`src/trap_csr_pkg.sv`:
```
// machine trap CSR definitions
`default_nettype none

package trap_csr_pkg;

    // data and address width of the core
    parameter int XLEN = 32;

    typedef logic [XLEN-1:0] xlen_t;     // data or address word
    typedef logic [11:0]     csr_addr_t; // CSR address space

    // CSR addresses written by the trap sequence
    parameter csr_addr_t CSR_MSTATUS = 12'h300;
    parameter csr_addr_t CSR_MEPC    = 12'h341;
    parameter csr_addr_t CSR_MCAUSE  = 12'h342;

    // mstatus bit positions
    parameter int MSTATUS_MIE  = 3;  // global machine interrupt enable
    parameter int MSTATUS_MPIE = 7;  // MIE before the trap

    // synchronous exception codes
    parameter xlen_t CAUSE_ECALL  = 32'd11; // ecall from M-mode
    parameter xlen_t CAUSE_EBREAK = 32'd3;  // breakpoint

    // external interrupts map to base + id
    parameter xlen_t CAUSE_IRQ_BASE = 32'd8;

    // top bit of mcause marks an interrupt
    parameter xlen_t CAUSE_IRQ_FLAG = 32'h8000_0000;

endpackage

`default_nettype wire

```
`src/trap_ctrl_pkg.sv`:
```
// trap controller types
`default_nettype none

package trap_ctrl_pkg;

    // what the arbiter hands to the sequencer
    typedef enum logic [1:0] {
        KIND_SYNC = 2'd0, // ecall or ebreak
        KIND_IRQ  = 2'd1, // external interrupt
        KIND_MRET = 2'd2  // return from trap
    } trap_kind_e;

    // CSR write sequencer
    typedef enum logic [2:0] {
        S_IDLE            = 3'd0,
        S_WR_MEPC         = 3'd1,
        S_WR_MSTATUS      = 3'd2,
        S_WR_MCAUSE       = 3'd3,
        S_WR_MSTATUS_MRET = 3'd4,
        S_REDIRECT        = 3'd5
    } seq_state_e;

endpackage

`default_nettype wire

```
`src/trap_req_if.sv`:
```
// trap request channel
`timescale 1ns/1ps
`default_nettype none

interface trap_req_if;

    logic                      valid; // request taken at this edge
    trap_ctrl_pkg::trap_kind_e kind;  // sync, irq or mret
    trap_csr_pkg::xlen_t       cause; // value for mcause
    trap_csr_pkg::xlen_t       epc;   // value for mepc
    logic                      busy;  // sequencer not idle

    // arbiter side
    modport arb (
        output valid,
        output kind,
        output cause,
        output epc,
        input  busy
    );

    // sequencer side
    modport seq (
        input  valid,
        input  kind,
        input  cause,
        input  epc,
        output busy
    );

endinterface

`default_nettype wire

```
`src/trap_arbiter.sv`:
```
// trap request arbiter
`timescale 1ns/1ps
`default_nettype none

module trap_arbiter #(
    parameter int IRQ_ID_W = 8
) (
    input  wire                        clk,
    input  wire                        rst_n,
    input  wire                        inst_valid_i,
    input  wire trap_csr_pkg::xlen_t   inst_addr_i,
    input  wire                        sys_op_ecall_i,
    input  wire                        sys_op_ebreak_i,
    input  wire                        sys_op_mret_i,
    input  wire                        atom_opt_busy_i,
    input  wire                        int_req_i,
    input  wire [IRQ_ID_W-1:0]         int_id_i,
    input  wire trap_csr_pkg::xlen_t   csr_mstatus_i,
    trap_req_if.arb                    req,
    output logic                       stall_o
);

    logic                sync_req;  // ecall or ebreak present
    logic                irq_ok;    // interrupt may be taken
    logic                ctx_open;  // inside an interrupt handler
    logic [IRQ_ID_W-1:0] ctx_id;    // id of the open handler

    assign sync_req = sys_op_ecall_i | sys_op_ebreak_i;

    // hold the pipeline until the atomic op retires
    assign stall_o = sync_req & atom_opt_busy_i;

    // same id may not nest before mret
    assign irq_ok = int_req_i & csr_mstatus_i[trap_csr_pkg::MSTATUS_MIE]
                    & (~ctx_open | (int_id_i != ctx_id));

    // ecall beats ebreak beats mret beats interrupt
    always_comb begin
        req.valid = 1'b0;
        req.kind  = trap_ctrl_pkg::KIND_SYNC;
        req.cause = '0;
        if (inst_valid_i && !req.busy) begin
            if (sync_req) begin
                req.valid = ~atom_opt_busy_i; // nothing issued while stalled
                req.cause = sys_op_ecall_i ? trap_csr_pkg::CAUSE_ECALL
                                           : trap_csr_pkg::CAUSE_EBREAK;
            end else if (sys_op_mret_i) begin
                req.valid = 1'b1;
                req.kind  = trap_ctrl_pkg::KIND_MRET;
            end else if (irq_ok) begin
                req.valid = 1'b1;
                req.kind  = trap_ctrl_pkg::KIND_IRQ;
                req.cause = trap_csr_pkg::CAUSE_IRQ_FLAG
                            | (trap_csr_pkg::CAUSE_IRQ_BASE
                               + trap_csr_pkg::xlen_t'(int_id_i));
            end
        end
    end

    assign req.epc = inst_addr_i; // pc of the trapping instruction

    // interrupt context flag
    always_ff @(posedge clk or negedge rst_n) begin
        if (!rst_n) begin
            ctx_open <= 1'b0;
        end else if (req.valid) begin
            if (req.kind == trap_ctrl_pkg::KIND_IRQ) begin
                ctx_open <= 1'b1;
            end else if (req.kind == trap_ctrl_pkg::KIND_MRET) begin
                ctx_open <= 1'b0;
            end
        end
    end

    // id only matters while ctx_open is set
    always_ff @(posedge clk) begin
        if (req.valid && req.kind == trap_ctrl_pkg::KIND_IRQ) begin
            ctx_id <= int_id_i;
        end
    end

    // no request may be offered to a working sequencer
    a_no_valid_when_busy : assert property (
        @(posedge clk) disable iff (!rst_n)
        !(req.valid && req.busy)
    );

endmodule

`default_nettype wire

```
`src/csr_write_seq.sv`:
```
// trap CSR write sequencer
`timescale 1ns/1ps
`default_nettype none

module csr_write_seq (
    input  wire                          clk,
    input  wire                          rst_n,
    trap_req_if.seq                      req,
    input  wire trap_csr_pkg::xlen_t     csr_mstatus_i,
    input  wire trap_csr_pkg::xlen_t     csr_mepc_i,
    input  wire trap_csr_pkg::xlen_t     csr_mtvec_i,
    output logic                         csr_we_o,
    output trap_csr_pkg::csr_addr_t      csr_waddr_o,
    output trap_csr_pkg::xlen_t          csr_wdata_o,
    output trap_csr_pkg::xlen_t          int_addr_o,
    output logic                         int_assert_o,
    output logic                         flush_o
);

    trap_ctrl_pkg::seq_state_e state;
    trap_ctrl_pkg::seq_state_e state_next;

    trap_csr_pkg::xlen_t       epc_q;      // saved pc
    trap_csr_pkg::xlen_t       cause_q;    // saved mcause value
    trap_ctrl_pkg::trap_kind_e kind_q;     // selects redirect target
    trap_csr_pkg::xlen_t       mstatus_q;  // mstatus at acceptance

    trap_csr_pkg::xlen_t       mstatus_trap; // value written on trap entry
    trap_csr_pkg::xlen_t       mstatus_mret; // value written on mret

    // payload captured when a request is taken
    always_ff @(posedge clk) begin
        if (req.valid) begin
            epc_q     <= req.epc;
            cause_q   <= req.cause;
            kind_q    <= req.kind;
            mstatus_q <= csr_mstatus_i;
        end
    end

    // trap entry saves mie into mpie and clears mie
    always_comb begin
        mstatus_trap = mstatus_q;
        mstatus_trap[trap_csr_pkg::MSTATUS_MPIE] = mstatus_q[trap_csr_pkg::MSTATUS_MIE];
        mstatus_trap[trap_csr_pkg::MSTATUS_MIE]  = 1'b0;
    end

    // mret restores mie from mpie and sets mpie
    always_comb begin
        mstatus_mret = mstatus_q;
        mstatus_mret[trap_csr_pkg::MSTATUS_MIE]  = mstatus_q[trap_csr_pkg::MSTATUS_MPIE];
        mstatus_mret[trap_csr_pkg::MSTATUS_MPIE] = 1'b1;
    end

    always_comb begin
        state_next = state;
        case (state)
            trap_ctrl_pkg::S_IDLE: begin
                if (req.valid) begin
                    if (req.kind == trap_ctrl_pkg::KIND_MRET) begin
                        state_next = trap_ctrl_pkg::S_WR_MSTATUS_MRET;
                    end else begin
                        state_next = trap_ctrl_pkg::S_WR_MEPC;
                    end
                end
            end
            trap_ctrl_pkg::S_WR_MEPC:         state_next = trap_ctrl_pkg::S_WR_MSTATUS;
            trap_ctrl_pkg::S_WR_MSTATUS:      state_next = trap_ctrl_pkg::S_WR_MCAUSE;
            trap_ctrl_pkg::S_WR_MCAUSE:       state_next = trap_ctrl_pkg::S_REDIRECT;
            trap_ctrl_pkg::S_WR_MSTATUS_MRET: state_next = trap_ctrl_pkg::S_REDIRECT;
            trap_ctrl_pkg::S_REDIRECT:        state_next = trap_ctrl_pkg::S_IDLE;
            default:                          state_next = trap_ctrl_pkg::S_IDLE;
        endcase
    end

    always_ff @(posedge clk or negedge rst_n) begin
        if (!rst_n) begin
            state <= trap_ctrl_pkg::S_IDLE;
        end else begin
            state <= state_next;
        end
    end

    // outputs decoded from the state register
    always_comb begin
        csr_we_o     = 1'b0;
        csr_waddr_o  = '0;
        csr_wdata_o  = '0;
        int_assert_o = 1'b0;
        int_addr_o   = '0;
        case (state)
            trap_ctrl_pkg::S_WR_MEPC: begin
                csr_we_o    = 1'b1;
                csr_waddr_o = trap_csr_pkg::CSR_MEPC;
                csr_wdata_o = epc_q;
            end
            trap_ctrl_pkg::S_WR_MSTATUS: begin
                csr_we_o    = 1'b1;
                csr_waddr_o = trap_csr_pkg::CSR_MSTATUS;
                csr_wdata_o = mstatus_trap;
            end
            trap_ctrl_pkg::S_WR_MCAUSE: begin
                csr_we_o    = 1'b1;
                csr_waddr_o = trap_csr_pkg::CSR_MCAUSE;
                csr_wdata_o = cause_q;
            end
            trap_ctrl_pkg::S_WR_MSTATUS_MRET: begin
                csr_we_o    = 1'b1;
                csr_waddr_o = trap_csr_pkg::CSR_MSTATUS;
                csr_wdata_o = mstatus_mret;
            end
            trap_ctrl_pkg::S_REDIRECT: begin
                int_assert_o = 1'b1;
                // live csr values already updated by the writes above
                int_addr_o   = (kind_q == trap_ctrl_pkg::KIND_MRET) ? csr_mepc_i
                                                                    : csr_mtvec_i;
            end
            default: begin
            end
        endcase
    end

    assign req.busy = (state != trap_ctrl_pkg::S_IDLE);
    assign flush_o  = req.busy; // pipeline flushed for the whole sequence

    a_we_assert_excl : assert property (
        @(posedge clk) disable iff (!rst_n)
        !(csr_we_o && int_assert_o)
    );

    a_redirect_once : assert property (
        @(posedge clk) disable iff (!rst_n)
        (state == trap_ctrl_pkg::S_REDIRECT) |=> (state == trap_ctrl_pkg::S_IDLE)
    );

endmodule

`default_nettype wire

```
`src/clint_top.sv`:
```
// core-local trap controller top
`timescale 1ns/1ps
`default_nettype none

module clint_top #(
    parameter int IRQ_ID_W = 8
) (
    input  wire                         clk,
    input  wire                         rst_n,

    // execute stage
    input  wire                         inst_valid_i,
    input  wire trap_csr_pkg::xlen_t    inst_addr_i,
    input  wire                         sys_op_ecall_i,
    input  wire                         sys_op_ebreak_i,
    input  wire                         sys_op_mret_i,
    input  wire                         atom_opt_busy_i,
    input  wire                         int_req_i,
    input  wire [IRQ_ID_W-1:0]          int_id_i,

    // current csr values
    input  wire trap_csr_pkg::xlen_t    csr_mstatus_i,
    input  wire trap_csr_pkg::xlen_t    csr_mepc_i,
    input  wire trap_csr_pkg::xlen_t    csr_mtvec_i,

    // pipeline control
    output logic                        stall_o,
    output logic                        flush_o,

    // csr write port
    output logic                        csr_we_o,
    output trap_csr_pkg::csr_addr_t     csr_waddr_o,
    output trap_csr_pkg::xlen_t         csr_wdata_o,

    // fetch redirect
    output trap_csr_pkg::xlen_t         int_addr_o,
    output logic                        int_assert_o
);

    trap_req_if req_bus ();

    trap_arbiter #(
        .IRQ_ID_W (IRQ_ID_W)
    ) u_arbiter (
        .clk             (clk),
        .rst_n           (rst_n),
        .inst_valid_i    (inst_valid_i),
        .inst_addr_i     (inst_addr_i),
        .sys_op_ecall_i  (sys_op_ecall_i),
        .sys_op_ebreak_i (sys_op_ebreak_i),
        .sys_op_mret_i   (sys_op_mret_i),
        .atom_opt_busy_i (atom_opt_busy_i),
        .int_req_i       (int_req_i),
        .int_id_i        (int_id_i),
        .csr_mstatus_i   (csr_mstatus_i),
        .req             (req_bus.arb),
        .stall_o         (stall_o)
    );

    csr_write_seq u_seq (
        .clk           (clk),
        .rst_n         (rst_n),
        .req           (req_bus.seq),
        .csr_mstatus_i (csr_mstatus_i),
        .csr_mepc_i    (csr_mepc_i),
        .csr_mtvec_i   (csr_mtvec_i),
        .csr_we_o      (csr_we_o),
        .csr_waddr_o   (csr_waddr_o),
        .csr_wdata_o   (csr_wdata_o),
        .int_addr_o    (int_addr_o),
        .int_assert_o  (int_assert_o),
        .flush_o       (flush_o)
    );

endmodule

`default_nettype wire

```
`config.mk`:
```
export PLATFORM = sky130hd
export DESIGN_NAME = clint_top
export DESIGN_NICKNAME = d
export VERILOG_FILES = /design/src/trap_csr_pkg.sv /design/src/trap_ctrl_pkg.sv /design/src/trap_req_if.sv /design/src/trap_arbiter.sv /design/src/csr_write_seq.sv /design/src/clint_top.sv
export SDC_FILE = /design/constraint.sdc
export NUM_CORES = 1
export LEC_CHECK = 0
export BUFFER_PORTS_ARGS = -buffer_cell sky130_fd_sc_hd__buf_2
export CAP_MARGIN = 20
export CORE_ASPECT_RATIO = 0.5
export CORE_MARGIN = 8
export CORE_UTILIZATION = 49
export CTS_CLUSTER_SIZE = 14
export DETAILED_ROUTE_END_ITERATION = 12
export PLACE_DENSITY = 0.82
export SLEW_MARGIN = 20
export SYNTH_ARGS = -nofsm -noshare
export SYNTH_HDL_FRONTEND = slang
export SYNTH_SLANG_ARGS = --single-unit
export TNS_END_PERCENT = 30
```
`constraint.sdc`:
```
create_clock -name clk -period 12.05 [get_ports clk]
set_clock_uncertainty 0.15 [all_clocks]
set_input_delay 1.205 -clock clk [delete_from_list [all_inputs] [get_ports clk]]
set_output_delay 1.205 -clock clk [all_outputs]
set_load 0.01 [all_outputs]
```
==> flow_summary_export.csv, run 1 <==
group,metric,value,unit
status,outcome,"finished, final reports clean",
place,placed_cell_area,0.00529,sq mm
floorplan,die_area,0.0119,sq mm
yosys,ys_warn_count,0,
power_and_ir_drop,p_leak,0.00250,uW
layout,insertedDiodeCount,0,
layout,layoutNonFillerInstCount,684,
grt,antenna_found_initial,0,
critical_path,crit_start,"u_seq.state[0]$_DFFE_PN0P_",
critical_path,r2r-start,"u_seq.state[1]$_DFFE_PN0P_",
floorplan,initial_core_util,51.4,%
critical_path,cp_top_family,"simple AND/OR/NAND/NOR gates",
drt,viasPerCell,5.06,
grt,grt_pass1_wl,17800,um
yosys,synth-xor-area-share,2.73,%
grt,grt_util_all_layers,18.8,%
yosys,syn_area,0.00417,sq mm
floorplan,coreArea,0.00812,sq mm
critical_path,cp_max_fo,23,
layout,finish.instance_area,0.00561,sq mm
sta,period_minus_slack,3.99,ns
drt,dr.pass1.iters,5,
layout,fillers,576,
floorplan,io_pins,224,
run,drv_cap,0,
yosys,synth-compound-area-share,13.6,%
cts,cts_inserted_buffers,9,
sta,setup_viol,0,
yosys,syn_avg_cell_area,11.5,sq um
critical_path,cp_cell_sequence,"nand2_1, nor2_2, a22o_1, buf_2",
cts,htreeDepth,3,
sta,max_freq,0.251,GHz
critical_path,r2r_end,"u_arbiter.ctx_id[5]$_DFFE_PP_",
critical_path,critical_path_class,"flop to output port",
yosys,synth_top_family_by_area,"compound AO/OA/AOI/OAI gates",
layout,drive_gt1_share,43.7,%
layout,fin_nets,714,
grt,overflow,0,
critical_path,ff2ff_path_depth,7,
floorplan,fp.dieW,146,um
critical_path,slowest_delay,0.83,ns
power_and_ir_drop,p_per_area,189,mW/mm^2
cts,cts_resized,0,
cts,cts_buffer_depth,2,
yosys,yosys_most_used_dff,"edfxtp_1",
cts,cts_tree,"built",
drt,postRouteAntennaNets,0,
drt,drc_errors,0,
floorplan,die_y,81.2,um
yosys,ys_seq_area_share,62.9,%
critical_path,crit_end,"csr_wdata_o[21]",
drt,detailedRoute.firstIterationViolations,241,
yosys,synth_top_area_cell,"edfxtp_1",
yosys,synthArstFlopShare,4.55,%
yosys,synthCells,362,
layout,syn_to_final_growth,34.6,%
power_and_ir_drop,total_power,1060,uW
yosys,synth_edf_count,84,
sta,hold_viol_final,0,
critical_path,crit_path_top_delay_cell,"nor2_2",
hold_path,hold_path_class,"flop to flop",
place,dp_hpwl,8840,um
critical_path,critPathRequiredTime,10.69,ns
critical_path,r2r_slack,8.85,ns
layout,layout.core_utilization,69.1,%
yosys,synth_most_common_cell,"edfxtp_1",
critical_path,worstPathArrival,2.63,ns
sta,min_period_over_period,33.1,%
yosys,synthTopCellsByArea,"edfxtp_1 (61%), nand2_1 (7.1%), a22o_1 (4.6%)",
yosys,yosys.area.top_type_share,60.5,%
place,port_buffers,216,
cts,clk_pin_slew,0.06,ns
sta,tightest_slew,1.01,ns
drt,drt-wirelength-per-cell,17.0,um
power_and_ir_drop,max-vdd-ir-drop,134,uV
yosys,synth_cell_types,38,
drt,vias,3462,
cts,clkSinkCount,88,
cts,post_cts_buffers,0,
yosys,synth-adder-area-share,0.901,%
sta,slew_viol_final,0,
sta,rsz0062_at_grt,"false",
grt,grt_pass1_vias,3496,
critical_path,critPathCaptureType,"output port",
yosys,synth-simple-area-share,12.4,%
yosys,ys_ff_latch,88,
drt,drt_wl_total,11700,um
cts,ctsHoldBuffers,0,
critical_path,cp-start-kind,"flop",
critical_path,critical_path_depth,4,
place,dpl.cell_count,667,
grt,grt_max_degree,77,
place,place_congestion,0.867,
sta,relSlewSlack,32.4,%
floorplan,row_count,23,
cts,cts.root.buffer_cell,"clkbuf_16",
yosys,synth.area.mux_share,2.67,%
yosys,ys_top_cells_by_count,"edfxtp_1 (84), nand2_1 (79), a21oi_1 (34)",
cts,insertion_delay,0.33,ns
critical_path,path_buf_inv,1,
sta,fin_tns_setup,0,ns
flip-flops by register name, indices dropped and copies added (netlist names):
signal / count
u_arbiter.ctx_id: 8
u_seq.state: 3
u_seq.kind_q: 2
u_seq.epc_q: 32
u_seq.cause_q: 10
u_arbiter.ctx_open: 1
u_seq.mstatus_q: 32
how the worst min path moves through the flow:
stage,startpoint,end,slack (ns),cells after the start
6_report,u_arbiter.ctx_open$_DFFE_PN0P_,u_arbiter.ctx_open$_DFFE_PN0P_,0.46,2
5_1_grt,u_arbiter.ctx_open$_DFFE_PN0P_,u_arbiter.ctx_open$_DFFE_PN0P_,0.50,2
4_1_cts,u_arbiter.ctx_open$_DFFE_PN0P_,u_arbiter.ctx_open$_DFFE_PN0P_,0.45,2
3_5_place_dp,u_arbiter.ctx_open$_DFFE_PN0P_,u_arbiter.ctx_open$_DFFE_PN0P_,0.43,2
3_3_place_gp,u_arbiter.ctx_open$_DFFE_PN0P_,u_arbiter.ctx_open$_DFFE_PN0P_,0.42,2
2_1_floorplan,u_arbiter.ctx_open$_DFFE_PN0P_,u_arbiter.ctx_open$_DFFE_PN0P_,0.36,2
per-layer routing:
| metal | wire length, um | global-route usage, % |
|---|---|---|
| met3 | 901 | 6.54 |
| met2 | 6180 | 36.3 |
| met4 | 114 | 6.01 |
| met1 | 4450 | 19.3 |
| met5 | 0 | 0 |
worst reg2reg max path: cells and delay by family, from the launching register on:
family / cells / cell delay (ns)
adder cells (fa/ha/maj): 1 / 0.15
AND/OR/NAND/NOR: 2 / 0.89
flip-flops: 1 / 0.65
AO/OA/AOI/OAI: 2 / 0.80
buffers and inverters: 2 / 0.19
area by class of cell:
cell class,instances,area [sq um],share of cell area (%)
inverter,11,41.3,0.736
timing repair buffer,218,1100,19.6
tap,112,140,2.50
sequential,88,2620,46.7
multi-input combinational,239,1410,25.0
clock buffer,9,225,4.01
clock inverter,7,77.6,1.38
cell families (layout without fill, tap and decap cells):
group           after synthesis  after routing
buf+inv                      41            245
compound gates               88             88
flops                        88             88
mux                          10             10
other cells                   1              7
xor+xnor                     13             13
simple gates                118            118
fa+ha+maj                     3              3
per-stage QoR:
| stage | hold slack, ns | worst slack, ns |
|---|---|---|
| 3_3_place_gp | 0.416 | 8.18 |
| 2_1_floorplan | 0.363 | 5.67 |
| 6_report | 0.457 | 8.06 |
| 4_1_cts | 0.455 | 8.05 |
| 3_5_place_dp | 0.435 | 7.95 |
| 5_1_grt | 0.503 | 7.77 |
power by group:
part / switching (uW) / internal (uW) / leakage [uW]
clock network: 113 / 163 / 0.000148
registers: 34.1 / 378 / 0.000821
logic: 215 / 157 / 0.00153
layout by cell type (no fill, tap or decap), types with 3 or more instances in the layout:
cell       synthesis  routed
a21oi_1           34      33
a22o_1            22      22
a22oi_1            9       9
buf_2              2     216
clkbuf_16          0       9
conb_1             1       7
dfrtp_1            4       4
edfxtp_1          84      84
ha_1               3       3
inv_1             11      11
inv_6              0       3
mux2_2             9       9
nand2_1           79      79
nand3_1            4       4
nor2_1            12      10
nor3_1             4       4
o21ai_0           16      16
or3_1              3       3
xnor2_1           11      11
Power figures use the tool's default switching activity.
++++++++++
* Your goal *
Find and copy each line of the data where "unit" is present.

* Reply *
export SYNTH_SLANG_ARGS = --single-unit
group,metric,value,unit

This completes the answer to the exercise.